Reactive Chlorine Capture by Dichlorination of Alkene Linkers in Metal-Organic Frameworks.

Chlorine (Cl ₂ ) is a toxic and corrosive gas that is both an essential reagent in industry and a potent chemical warfare agent. Materials that can strongly bind Cl ₂ at low pressures are essential for industrial and civilian personal protective equipment (PPE). Herein, we report the first examples of irreversible Cl ₂ capture via the dichlorination of alkene linkages in Zr-based metal-organic frameworks. Frameworks constructed from fumarate (Zr-fum) and stilbene (Zr-stilbene) linkers retain long-range order and accessible porosity after alkene dichlorination. In addition, energy-dispersive X-ray spectroscopy reveals an even distribution of Cl throughout both materials after Cl ₂ capture.

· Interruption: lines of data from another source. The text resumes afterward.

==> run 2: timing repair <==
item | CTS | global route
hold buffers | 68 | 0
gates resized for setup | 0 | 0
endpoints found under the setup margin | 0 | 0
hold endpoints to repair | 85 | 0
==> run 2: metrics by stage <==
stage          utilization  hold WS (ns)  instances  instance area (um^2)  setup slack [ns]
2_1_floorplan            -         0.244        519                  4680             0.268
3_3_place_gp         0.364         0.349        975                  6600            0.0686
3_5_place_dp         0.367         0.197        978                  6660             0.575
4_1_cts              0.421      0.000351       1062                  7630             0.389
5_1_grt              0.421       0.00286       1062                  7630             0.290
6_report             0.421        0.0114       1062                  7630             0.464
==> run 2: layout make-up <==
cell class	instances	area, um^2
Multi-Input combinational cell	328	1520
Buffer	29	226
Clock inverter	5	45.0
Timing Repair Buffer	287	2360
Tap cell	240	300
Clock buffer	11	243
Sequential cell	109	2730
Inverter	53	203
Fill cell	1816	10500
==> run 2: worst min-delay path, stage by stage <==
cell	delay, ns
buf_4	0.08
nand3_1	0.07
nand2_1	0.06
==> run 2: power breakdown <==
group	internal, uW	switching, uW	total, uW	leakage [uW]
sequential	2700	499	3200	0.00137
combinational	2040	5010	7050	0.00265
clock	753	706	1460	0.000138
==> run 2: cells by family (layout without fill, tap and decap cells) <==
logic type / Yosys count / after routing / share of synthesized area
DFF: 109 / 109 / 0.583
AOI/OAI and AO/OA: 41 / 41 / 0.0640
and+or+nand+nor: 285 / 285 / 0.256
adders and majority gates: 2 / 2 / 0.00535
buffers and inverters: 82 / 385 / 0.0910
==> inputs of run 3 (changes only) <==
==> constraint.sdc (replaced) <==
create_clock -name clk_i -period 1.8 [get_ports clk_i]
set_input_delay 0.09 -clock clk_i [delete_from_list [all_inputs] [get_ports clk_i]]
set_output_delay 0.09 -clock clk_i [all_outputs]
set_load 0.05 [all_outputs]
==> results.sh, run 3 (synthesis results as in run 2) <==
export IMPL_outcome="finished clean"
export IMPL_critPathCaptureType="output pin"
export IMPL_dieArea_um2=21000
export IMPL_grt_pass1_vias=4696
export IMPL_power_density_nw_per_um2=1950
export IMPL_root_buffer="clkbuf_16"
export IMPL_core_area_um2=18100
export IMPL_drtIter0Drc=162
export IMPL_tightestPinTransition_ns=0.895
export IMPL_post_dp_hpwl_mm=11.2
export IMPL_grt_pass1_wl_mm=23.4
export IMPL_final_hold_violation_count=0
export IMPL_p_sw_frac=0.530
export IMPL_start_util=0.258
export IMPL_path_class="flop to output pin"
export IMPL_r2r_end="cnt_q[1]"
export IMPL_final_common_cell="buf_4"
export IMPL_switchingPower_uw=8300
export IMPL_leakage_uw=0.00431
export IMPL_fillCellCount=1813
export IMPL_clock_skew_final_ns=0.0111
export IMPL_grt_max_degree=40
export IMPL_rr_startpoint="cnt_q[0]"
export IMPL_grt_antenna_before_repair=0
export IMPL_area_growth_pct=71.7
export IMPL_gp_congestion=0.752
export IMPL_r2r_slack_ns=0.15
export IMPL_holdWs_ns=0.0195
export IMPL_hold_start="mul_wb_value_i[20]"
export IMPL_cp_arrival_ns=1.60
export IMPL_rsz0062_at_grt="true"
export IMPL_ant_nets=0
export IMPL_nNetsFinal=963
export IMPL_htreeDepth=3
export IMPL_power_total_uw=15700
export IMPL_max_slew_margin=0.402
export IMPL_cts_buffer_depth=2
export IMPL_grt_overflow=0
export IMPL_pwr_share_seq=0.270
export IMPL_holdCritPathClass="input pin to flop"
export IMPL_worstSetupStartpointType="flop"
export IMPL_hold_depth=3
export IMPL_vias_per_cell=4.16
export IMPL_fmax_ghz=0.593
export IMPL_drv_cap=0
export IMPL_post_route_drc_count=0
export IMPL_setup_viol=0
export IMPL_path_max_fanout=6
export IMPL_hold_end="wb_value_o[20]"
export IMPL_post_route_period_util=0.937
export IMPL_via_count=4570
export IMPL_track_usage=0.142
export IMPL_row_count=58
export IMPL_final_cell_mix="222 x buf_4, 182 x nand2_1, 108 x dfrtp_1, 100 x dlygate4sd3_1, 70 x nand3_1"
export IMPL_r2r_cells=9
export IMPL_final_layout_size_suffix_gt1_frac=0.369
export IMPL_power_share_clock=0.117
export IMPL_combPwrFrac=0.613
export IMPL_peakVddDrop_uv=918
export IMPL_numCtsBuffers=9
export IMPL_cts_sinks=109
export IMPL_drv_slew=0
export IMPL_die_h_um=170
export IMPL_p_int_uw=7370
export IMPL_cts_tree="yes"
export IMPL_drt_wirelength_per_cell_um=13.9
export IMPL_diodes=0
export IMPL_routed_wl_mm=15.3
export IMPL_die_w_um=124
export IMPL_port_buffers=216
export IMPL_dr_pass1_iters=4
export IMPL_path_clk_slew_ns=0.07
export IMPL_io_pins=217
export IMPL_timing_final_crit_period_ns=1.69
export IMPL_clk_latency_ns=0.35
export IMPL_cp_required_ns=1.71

Cl ₂ uptake experiments reveal high irreversible uptake of Cl ₂ (>10 wt %) at low partial pressures (<100 mbar), particularly in Zr-fum. In contrast, traditional porous carbons mostly display reversible Cl ₂ capture, representing a continued risk to users after exposure. Overall, our results support that alkene dichlorination represents a new pathway for reactive Cl ₂ capture, opening new opportunities for binding this gas irreversibly in PPE.